From an optimization exercise on the open Yosys and OpenROAD flow, aimed at a short achievable clock period and few clock cycles per item; shortcuts taken in it are not production practice. Only simulation tests tie the RTL to the original design; equivalence was not proved. Power is estimated from default activity; no workload was simulated.

[flow/config.mk]
export PLATFORM = sky130hd
export DESIGN_NAME = apex_core
export DESIGN_NICKNAME = apex_core
export VERILOG_FILES = /design/flow/design.v
export SDC_FILE = /design/flow/constraint.sdc
export NUM_CORES = 4
export LEC_CHECK = 0
export ABC_AREA = 0
export ABC_CLOCK_PERIOD_IN_PS = 2500
export CAP_MARGIN = 20
export CORE_MARGIN = 2
export CORE_UTILIZATION = 40
export PLACE_DENSITY = 0.6
export SETUP_SLACK_MARGIN = 5
export SLEW_MARGIN = 20
[flow/constraint.sdc]
create_clock -name core_clock -period 10.0 [get_ports {clk}]
set_input_delay 2.0000 -clock core_clock [delete_from_list [all_inputs] [get_ports {clk}]]
set_output_delay 2.0000 -clock core_clock [all_outputs]
set_load 0.01 [all_outputs]
[flow/design.v]
`timescale 1ns/1ps
`default_nettype none
module apex_core (
    input  wire        clk,
    input  wire        rst,           
    output wire [31:0] imem_addr,     
    input  wire [63:0] imem_rdata,    
    output wire        dmem_re,       
    output wire        dmem_we,       
    output wire [31:0] dmem_addr,     
    output wire [31:0] dmem_wdata,
    input  wire [31:0] dmem_rdata,    
    output wire        halted
);
    localparam [31:0] CODE_BASE = 32'd4000;
    localparam S_VAL = 0, S_XM = 1, S_X = 2, S_Y = 3, S_M0 = 4, S_MR = 5,
               S_W2 = 6, S_W1 = 7;
    reg  [31:0] pc;
    reg         d_st, d_ld, d_mv, d_add, d_sub, d_and, d_or, d_xor, d_mul;
    reg         d_bz, d_bnz, d_jmp, d_halt;
    reg  [4:0]  d_rd;
    reg  [31:0] d_imm, d_pc;
    reg  [31:0] d_v1, d_v2;
    reg  [7:0]  d_s1, d_s2;
    reg         x_wen;                  
    reg  [4:0]  x_rd;
    reg         x_mv, x_add, x_sub, x_and, x_or, x_xor, x_ld, x_mul;
    reg  [31:0] x_a, x_b;
    reg         x_re, x_we;
    reg  [31:0] x_addr, x_wdata;
    reg         y_wen;
    reg  [4:0]  y_rd;
    reg  [31:0] y_res;
    reg         m1_v, m2_v, m3_v;
    reg  [4:0]  m1_rd, m2_rd, m3_rd;
    reg  [31:0] m1r0, m1r1, m1r2, m1r3, m1r4, m1r5, m1r6;
    reg  [31:0] m2r0, m2r1;
    reg  [31:0] mul_res;
    reg         z;
    reg         halted_r;
    reg  [31:0] rf [0:31];
    assign halted     = halted_r;
    assign imem_addr  = pc;
    assign dmem_re    = x_re;
    assign dmem_we    = x_we;
    assign dmem_addr  = x_addr;
    assign dmem_wdata = x_wdata;
    genvar gi;
    wire [31:0] sum  = x_a + x_b;
    wire [31:0] diff = x_a - x_b;
    wire        z_add = &(~(x_a ^ x_b ^ {x_a[30:0] | x_b[30:0], 1'b0}));
    wire        z_sub = (x_a == x_b);
    wire [32:0] tza, tzb;      
    assign tza[0] = 1'b1;
    assign tzb[0] = 1'b1;
    generate
        for (gi = 1; gi <= 32; gi = gi + 1) begin : g_tz
            assign tza[gi] = tza[gi-1] & ~x_a[gi-1];
            assign tzb[gi] = tzb[gi-1] & ~x_b[gi-1];
        end
    endgenerate
    wire [32:0] tzab;
    generate
        for (gi = 0; gi <= 32; gi = gi + 1) begin : g_tzab
            assign tzab[gi] = tza[gi] & tzb[32-gi];
        end
    endgenerate
    wire z_mul = |tzab;
    wire [31:0] x_res = ({32{x_add}} & sum)  | ({32{x_sub}} & diff) |
                        ({32{x_and}} & (x_a & x_b)) |
                        ({32{x_or}}  & (x_a | x_b)) |
                        ({32{x_xor}} & (x_a ^ x_b)) |
                        ({32{x_mv}}  & x_a) |
                        ({32{x_ld}}  & dmem_rdata);
    wire [31:0] l0 [0:31];
    wire [31:0] l1 [0:21];
    wire [31:0] l2 [0:14];
    wire [31:0] l3 [0:9];
    wire [31:0] l4 [0:6];
    wire [31:0] l5 [0:4];
    wire [31:0] l6 [0:3];
    wire [31:0] l7 [0:2];
    wire [31:0] l8 [0:1];
    generate
        for (gi = 0; gi < 32; gi = gi + 1) begin : g_pp
            assign l0[gi] = x_b[gi] ? (x_a << gi) : 32'd0;
        end
        for (gi = 0; gi < 10; gi = gi + 1) begin : g_l1
            assign l1[2*gi]   = l0[3*gi] ^ l0[3*gi+1] ^ l0[3*gi+2];
            assign l1[2*gi+1] = {((l0[3*gi] & l0[3*gi+1]) | (l0[3*gi] & l0[3*gi+2]) |
                                  (l0[3*gi+1] & l0[3*gi+2])), 1'b0};
        end
        assign l1[20] = l0[30];
        assign l1[21] = l0[31];
        for (gi = 0; gi < 7; gi = gi + 1) begin : g_l2
            assign l2[2*gi]   = l1[3*gi] ^ l1[3*gi+1] ^ l1[3*gi+2];
            assign l2[2*gi+1] = {((l1[3*gi] & l1[3*gi+1]) | (l1[3*gi] & l1[3*gi+2]) |
                                  (l1[3*gi+1] & l1[3*gi+2])), 1'b0};
        end
        assign l2[14] = l1[21];
        for (gi = 0; gi < 5; gi = gi + 1) begin : g_l3
            assign l3[2*gi]   = l2[3*gi] ^ l2[3*gi+1] ^ l2[3*gi+2];
            assign l3[2*gi+1] = {((l2[3*gi] & l2[3*gi+1]) | (l2[3*gi] & l2[3*gi+2]) |
                                  (l2[3*gi+1] & l2[3*gi+2])), 1'b0};
        end
        for (gi = 0; gi < 3; gi = gi + 1) begin : g_l4
            assign l4[2*gi]   = l3[3*gi] ^ l3[3*gi+1] ^ l3[3*gi+2];
            assign l4[2*gi+1] = {((l3[3*gi] & l3[3*gi+1]) | (l3[3*gi] & l3[3*gi+2]) |
                                  (l3[3*gi+1] & l3[3*gi+2])), 1'b0};
        end
        assign l4[6] = l3[9];
    endgenerate
    assign l5[0] = m1r0 ^ m1r1 ^ m1r2;
    assign l5[1] = {((m1r0 & m1r1) | (m1r0 & m1r2) | (m1r1 & m1r2)), 1'b0};
    assign l5[2] = m1r3 ^ m1r4 ^ m1r5;
    assign l5[3] = {((m1r3 & m1r4) | (m1r3 & m1r5) | (m1r4 & m1r5)), 1'b0};
    assign l5[4] = m1r6;
    assign l6[0] = l5[0] ^ l5[1] ^ l5[2];
    assign l6[1] = {((l5[0] & l5[1]) | (l5[0] & l5[2]) | (l5[1] & l5[2])), 1'b0};
    assign l6[2] = l5[3];
    assign l6[3] = l5[4];
    assign l7[0] = l6[0] ^ l6[1] ^ l6[2];
    assign l7[1] = {((l6[0] & l6[1]) | (l6[0] & l6[2]) | (l6[1] & l6[2])), 1'b0};
    assign l7[2] = l6[3];
    assign l8[0] = l7[0] ^ l7[1] ^ l7[2];
    assign l8[1] = {((l7[0] & l7[1]) | (l7[0] & l7[2]) | (l7[1] & l7[2])), 1'b0};
    wire [31:0] product = m2r0 + m2r1;
    wire d_alu  = d_add | d_sub | d_and | d_or | d_xor;
    wire d_use1 = d_st | d_alu | d_mul;           
    wire d_use2 = d_alu | d_mul;                  
    wire d_wen  = d_ld | d_mv | d_alu;            
    wire d_wany = d_wen | d_mul;
    wire d_agu  = d_st | d_ld | d_jmp;
    wire d_ab2  = d_st;                           
    wire [31:0] early1 = ({32{d_s1[S_VAL]}} & d_v1) | ({32{d_s1[S_XM]}} & x_a) |
                         ({32{d_s1[S_Y]}}   & y_res) | ({32{d_s1[S_MR]}} & mul_res);
    wire [31:0] early2 = ({32{d_s2[S_VAL]}} & d_v2) | ({32{d_s2[S_XM]}} & x_a) |
                         ({32{d_s2[S_Y]}}   & y_res) | ({32{d_s2[S_MR]}} & mul_res);
    wire [31:0] op1 = d_s1[S_X] ? x_res : d_s1[S_M0] ? product : early1;
    wire [31:0] op2 = d_s2[S_X] ? x_res : d_s2[S_M0] ? product : early2;
    wire e1 = d_s1[S_VAL] | d_s1[S_XM] | d_s1[S_Y] | d_s1[S_MR];
    wire e2 = d_s2[S_VAL] | d_s2[S_XM] | d_s2[S_Y] | d_s2[S_MR];
    wire a1 = e1 | d_s1[S_X] | d_s1[S_M0];
    wire a2 = e2 | d_s2[S_X] | d_s2[S_M0];
    wire [31:0] base = d_ab2 ? early2 : early1;
    wire        base_ok = d_ab2 ? e2 : e1;
    wire [31:0] agu  = base + d_imm;
    wire d_go = ~(d_use1 & ~a1) & ~(d_use2 & ~a2) & ~(d_agu & ~base_ok);
    wire z_now = (x_add | x_sub) ? (x_add ? z_add : z_sub) :
                 x_mul ? z_mul : z;
    wire br_taken = (d_bz & z_now) | (d_bnz & ~z_now);
    wire taken    = d_jmp | br_taken;
    wire [31:0] br_target = d_pc + d_imm;
    wire kill_x  = d_go & d_wany & (d_rd == x_rd);
    wire kill_m1 = d_go & d_wany & (d_rd == m1_rd);
    wire kill_m2 = d_go & d_wany & (d_rd == m2_rd);
    wire [3:0] f_op  = imem_rdata[63:60];
    wire [4:0] f_rs1 = imem_rdata[54:50];
    wire [4:0] f_rs2 = imem_rdata[49:45];
    wire       f_ok  = ~taken & ~d_halt & ~halted_r;
    wire [31:0] rv1 = (y_wen & (y_rd == f_rs1)) ? y_res :
                      (m3_v  & (m3_rd == f_rs1)) ? mul_res : rf[f_rs1];
    wire [31:0] rv2 = (y_wen & (y_rd == f_rs2)) ? y_res :
                      (m3_v  & (m3_rd == f_rs2)) ? mul_res : rf[f_rs2];
    function [7:0] fstate;
        input [4:0] rs;
        begin
            fstate = 8'd0;
            if (d_wany & (d_rd == rs)) begin
                if (d_mul)      fstate[S_W2] = 1'b1;
                else if (d_mv)  fstate[S_XM] = 1'b1;
                else            fstate[S_X]  = 1'b1;
            end else if (x_wen & (x_rd == rs))
                fstate[S_Y] = 1'b1;
            else if (x_mul & (x_rd == rs))
                fstate[S_W1] = 1'b1;
            else if (m1_v & (m1_rd == rs))
                fstate[S_M0] = 1'b1;
            else if (m2_v & (m2_rd == rs))
                fstate[S_MR] = 1'b1;
            else
                fstate[S_VAL] = 1'b1;
        end
    endfunction
    wire [7:0] f_s1 = fstate(f_rs1);
    wire [7:0] f_s2 = fstate(f_rs2);
    function [7:0] hstate;
        input [7:0] s;
        input       avail;
        begin
            hstate = 8'd0;
            if (avail)          hstate[S_VAL] = 1'b1;
            else if (s[S_W2])   hstate[S_W1]  = 1'b1;
            else                hstate[S_M0]  = 1'b1;
        end
    endfunction
    integer i;
    always @(posedge clk) begin
        if (rst) begin
            pc       <= CODE_BASE;
            d_st <= 1'b0; d_ld <= 1'b0; d_mv <= 1'b0; d_add <= 1'b0;
            d_sub <= 1'b0; d_and <= 1'b0; d_or <= 1'b0; d_xor <= 1'b0;
            d_mul <= 1'b0; d_bz <= 1'b0; d_bnz <= 1'b0; d_jmp <= 1'b0;
            d_halt <= 1'b0;
            x_wen <= 1'b0; x_mv <= 1'b0; x_add <= 1'b0; x_sub <= 1'b0;
            x_and <= 1'b0; x_or <= 1'b0; x_xor <= 1'b0; x_ld <= 1'b0;
            x_mul <= 1'b0; x_re <= 1'b0; x_we <= 1'b0;
            y_wen <= 1'b0;
            m1_v <= 1'b0; m2_v <= 1'b0; m3_v <= 1'b0;
            z        <= 1'b0;
            halted_r <= 1'b0;
            for (i = 0; i < 32; i = i + 1)
                rf[i] <= 32'd0;
        end else begin
            if (m3_v)
                rf[m3_rd] <= mul_res;
            if (y_wen)
                rf[y_rd] <= y_res;
            m3_v    <= m2_v & ~kill_m2;
            m3_rd   <= m2_rd;
            mul_res <= product;
            m2_v  <= m1_v & ~kill_m1;
            m2_rd <= m1_rd;
            m2r0  <= l8[0];
            m2r1  <= l8[1];
            y_wen <= x_wen;
            y_rd  <= x_rd;
            y_res <= x_res;
            m1_v  <= x_mul & ~kill_x;
            m1_rd <= x_rd;
            m1r0 <= l4[0]; m1r1 <= l4[1]; m1r2 <= l4[2]; m1r3 <= l4[3];
            m1r4 <= l4[4]; m1r5 <= l4[5]; m1r6 <= l4[6];
            if (x_add | x_sub | x_mul)
                z <= z_now;
            x_wen  <= d_go & d_wen;
            x_rd   <= d_rd;
            x_mv   <= d_go & d_mv;
            x_add  <= d_go & d_add;
            x_sub  <= d_go & d_sub;
            x_and  <= d_go & d_and;
            x_or   <= d_go & d_or;
            x_xor  <= d_go & d_xor;
            x_ld   <= d_go & d_ld;
            x_mul  <= d_go & d_mul;
            x_re   <= d_go & d_ld;
            x_we   <= d_go & d_st;
            x_a    <= d_mv ? d_imm : op1;
            x_b    <= op2;
            x_addr <= agu;
            x_wdata <= op1;
            if (d_go) begin
                if (d_halt)
                    halted_r <= 1'b1;
                d_st   <= f_ok & (f_op == 4'd0);
                d_ld   <= f_ok & (f_op == 4'd1);
                d_mv   <= f_ok & (f_op == 4'd2);
                d_add  <= f_ok & (f_op == 4'd3);
                d_sub  <= f_ok & (f_op == 4'd4);
                d_and  <= f_ok & (f_op == 4'd5);
                d_or   <= f_ok & (f_op == 4'd6);
                d_xor  <= f_ok & (f_op == 4'd7);
                d_mul  <= f_ok & (f_op == 4'd8);
                d_bz   <= f_ok & (f_op == 4'd9);
                d_bnz  <= f_ok & (f_op == 4'd10);
                d_jmp  <= f_ok & (f_op == 4'd11);
                d_halt <= f_ok & (f_op == 4'd12);
                d_rd   <= imem_rdata[59:55];
                d_imm  <= imem_rdata[31:0];
                d_pc   <= pc;
                d_v1   <= rv1;
                d_v2   <= rv2;
                d_s1   <= f_s1;
                d_s2   <= f_s2;
                pc     <= d_jmp ? agu : br_taken ? br_target : pc + 32'd4;
            end else begin
                if (a1) d_v1 <= op1;
                if (a2) d_v2 <= op2;
                d_s1 <= hstate(d_s1, a1);
                d_s2 <= hstate(d_s2, a2);
            end
        end
    end
endmodule
`default_nettype wire
[flow/run.sh]
#!/bin/bash
# synth_recipe.tcl (not shown) runs the flow's synth.tcl, then flattens the netlist and writes it again
# the make line also repeats each setting of config.mk as NAME=value (left out here)
make -C /OpenROAD-flow-scripts/flow DESIGN_CONFIG=/design/flow/config.mk WORK_HOME=/design/flow/orfs CLKGATE_MAP_FILE= SYNTH_SCRIPT=/design/flow/synth_recipe.tcl finish
==> results.json, run 1 <==
{
  "gp_congestion": 0.977,
  "crit_required_ns": 10.56,
  "path_delay_family": "compound AO/OA/AOI/OAI gates",
  "cts_buffers": 182,
  "cts_num_sinks": 1616,
  "numPortBuffers": 183,
  "cts_buffer_depth": 3,
  "syn_nets": 9344,
  "ys_seq_elements": 1616,
  "finalMaxSlewViolations": 0,
  "num_vias": 81800,
  "grt_max_degree": 132,
  "reg2reg_slack_ns": 4.92,
  "tightest_slew_ns": 1.32,
  "skew_ns": 0.116,
  "end_kind": "register",
  "clk_latency_ns": 0.90,
  "ys_dominant_reg_cell": "edfxtp_1",
  "start_util": 0.403,
  "rr_endpoint": "x_a[29]",
  "grt_pass1_vias": 81000,
  "die_area_sq_um": 271000,
  "drcViolationCount": 0,
  "min_period_over_period": 0.508,
  "rows": 189,
  "io_pins": 197,
  "layout_common_cells": "edfxtp_1, a22o_1, nor2_1, mux4_2, inv_1",
  "startpoint_type": "register",
  "grt.overflow.total": 0,
  "dp_cells": 11700,
  "critical_path_arrival_ns": 5.64,
  "rr_worst_depth": 11,
  "drive_gt1_frac": 0.178,
  "slew_headroom": 0.115,
  "htree_levels": 4,
  "antenna_found_initial": 17,
  "synth-async-reset-ratio": 0,
  "path_cells": "inv_1 -> ha_2 -> o21ai_0 -> o21a_1 -> o41ai_1 -> o31a_2 -> o21a_1 -> o211a_1 -> and3_1 -> mux2i_1 -> mux2_2",
  "synth-warning-count": 1,
  "setup_tns_ns": 0,
  "finalHoldViolCount": 0,
  "crit_type": "register to register",
  "maxCapViolations": 0,
  "hpwl_um": 265000,
  "cpMostUsedCell": "o21a_1",
  "max_freq_mhz": 197,
  "path_clk_slew_ns": 0.06,
  "setup_viol": 0,
  "synth.area.top_cells": "edfxtp_1, mux4_2, a22o_1",
  "synth_edf_count": 1555,
  "cellPowerDensity_nw_per_um2": 236,
  "wl_um": 422000,
  "layout.nets": 9139,
  "grt_pass1_wl_um": 594000,
  "holdBufCountCts": 0,
  "synth_top_area_share": 0.437,
  "leakage_nw": 44.4,
  "synth_cell_type_count": 85,
  "finalInstanceArea_sq_um": 120000,
  "slowest_stage": "edfxtp_1",
  "detail-route-antenna-nets": 0,
  "ir_worst_vdd_uv": 258,
  "critPathLaunch": "x_b[16]",
  "stdcell_count": 12000,
  "status": "no timing/DRC/antenna violations",
  "synth.cell_area_sq_um": 107000,
  "rsz0062_at_grt": "true",
  "hold_class": "register to register",
  "wl_per_cell_um": 35.1,
  "post_drt_via_cell_ratio": 6.79,
  "slowest_delay_ns": 0.66,
  "min_period_ns": 5.08,
  "yosysTopAreaCell": "edfxtp_1",
  "critPathBufInv": 1,
  "hold_end": "m2r0[4]",
  "final_common_cell": "edfxtp_1",
  "syn_area_per_cell_sq_um": 12.5,
  "cts_tree": "built",
  "drt_iter0_markers": 12500,
  "clock-root-buffer": "clkbuf_16",
  "die_w_um": 521,
  "whs_path_depth": 0,
  "area_delta_synth_final_pct": 12.1,
  "seq_area_frac_synth": 0.448,
  "min-delay-start": "m1r0[4]",
  "crit_fanout": 17,
  "postPlaceCellArea_sq_um": 113000,
  "synthCells": 8553,
  "grt_usage": 0.305,
  "die_h_um": 521,
  "first_pass_iters": 8,
  "fp.coreArea_sq_um": 266000,
  "r2r_start": "x_b[16]"
}
cells in the mapped netlist, drive strengths merged (90+ instances only):
library cell and count:
edfxtp 1555, a22o 1035, clkbuf 785, nor2 744, mux4 640, inv 546, nand2 428, fa 418
a21oi 320, ha 275, xnor2 202, o21ai 162, a22oi 149, buf 122, mux2i 103, xor2 97
nor3 90
logic make-up after synthesis:
logic type | share of synthesized area
simple gates | 0.0604
mux | 0.150
compound gates | 0.154
buf+inv | 0.0519
xor+xnor | 0.0245
fa+ha+maj | 0.110
flops | 0.448
how the worst max path moves through the flow:
stage	endpoint	cells past startpoint
final	x_a[29]	11
after global placement	x_a[20]	11
after floorplan	rf[14][0]	4
after CTS	x_a[20]	16
after detailed placement	x_a[20]	11
after global routing	x_a[20]	15
layout make-up:
cell class / count / area, sq um
clock buffer: 215 / 4770
sequential: 1616 / 47900
inverter: 565 / 2200
clock inverter: 122 / 1310
timing repair buffer: 518 / 4610
tap: 3533 / 4420
multi-input combinational: 5465 / 54600
antenna: 2 / 5.00
fill: 23700 / 146000
per-layer routing:
metal  GRT usage  up-vias  share of wire
li1            -    32200              -
met1       0.405    41700           0.36
met2       0.450     6569           0.43
met3      0.0939     1280           0.14
met4       0.161       13          0.063
met5     0.00158        -        0.00031
through the flow:
stage | worst slack, ns | hold WS (ns) | util | power (mW)
after floorplan | 4.50 | 0.400 | - | 16.5
after global placement | 3.82 | 0.411 | 0.426 | 20.9
after detailed placement | 3.78 | 0.413 | 0.426 | 21.2
after CTS | 4.93 | 0.399 | 0.450 | 28.1
after global routing | 4.89 | 0.400 | 0.451 | 29.8
final | 4.92 | 0.406 | 0.451 | 28.3
state kept, by name, indices dropped and copies added, names as in the netlist, 17 cells and up:
| signal | count |
|---|---|
| rf | 1024 |
| m1r0 | 32 |
| m1r2 | 22 |
| m2r0 | 32 |
| pc | 32 |
| m1r3 | 17 |
| m2r1 | 23 |
| y_res | 32 |
| mul_res | 32 |
| x_addr | 32 |
| d_imm | 32 |
| x_a | 32 |
| d_v1 | 32 |
| d_v2 | 32 |
| x_wdata | 32 |
| x_b | 32 |
| m1r1 | 27 |
| d_pc | 32 |
power breakdown:
part | switching, mW | internal (mW)
registers | 0.450 | 8.89
clock network | 3.06 | 3.84
logic | 7.77 | 4.27
total | 11.3 | 17.0
timing repair:
| item | in CTS | in global routing |
|---|---|---|
| pin swaps | 0 | 1 |
| setup endpoints to repair | 194 | 85 |
| setup buffers | 7 | 13 |
| resized for setup | 46 | 43 |
| cloned | 2 | 0 |
Testbench counts, summed over its fixed seeds: cycles 19,546, instrs 17,713.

-------------------------

Having located the line containing "x_wdata | 32 |", set it down along with every line after it through the end of the data, reproducing each exactly.

PROBLEM SOLUTION -
| x_wdata | 32 |
| x_b | 32 |
| m1r1 | 27 |
| d_pc | 32 |
power breakdown:
part | switching, mW | internal (mW)
registers | 0.450 | 8.89
clock network | 3.06 | 3.84
logic | 7.77 | 4.27
total | 11.3 | 17.0
timing repair:
| item | in CTS | in global routing |
|---|---|---|
| pin swaps | 0 | 1 |
| setup endpoints to repair | 194 | 85 |
| setup buffers | 7 | 13 |
| resized for setup | 46 | 43 |
| cloned | 2 | 0 |
Testbench counts, summed over its fixed seeds: cycles 19,546, instrs 17,713.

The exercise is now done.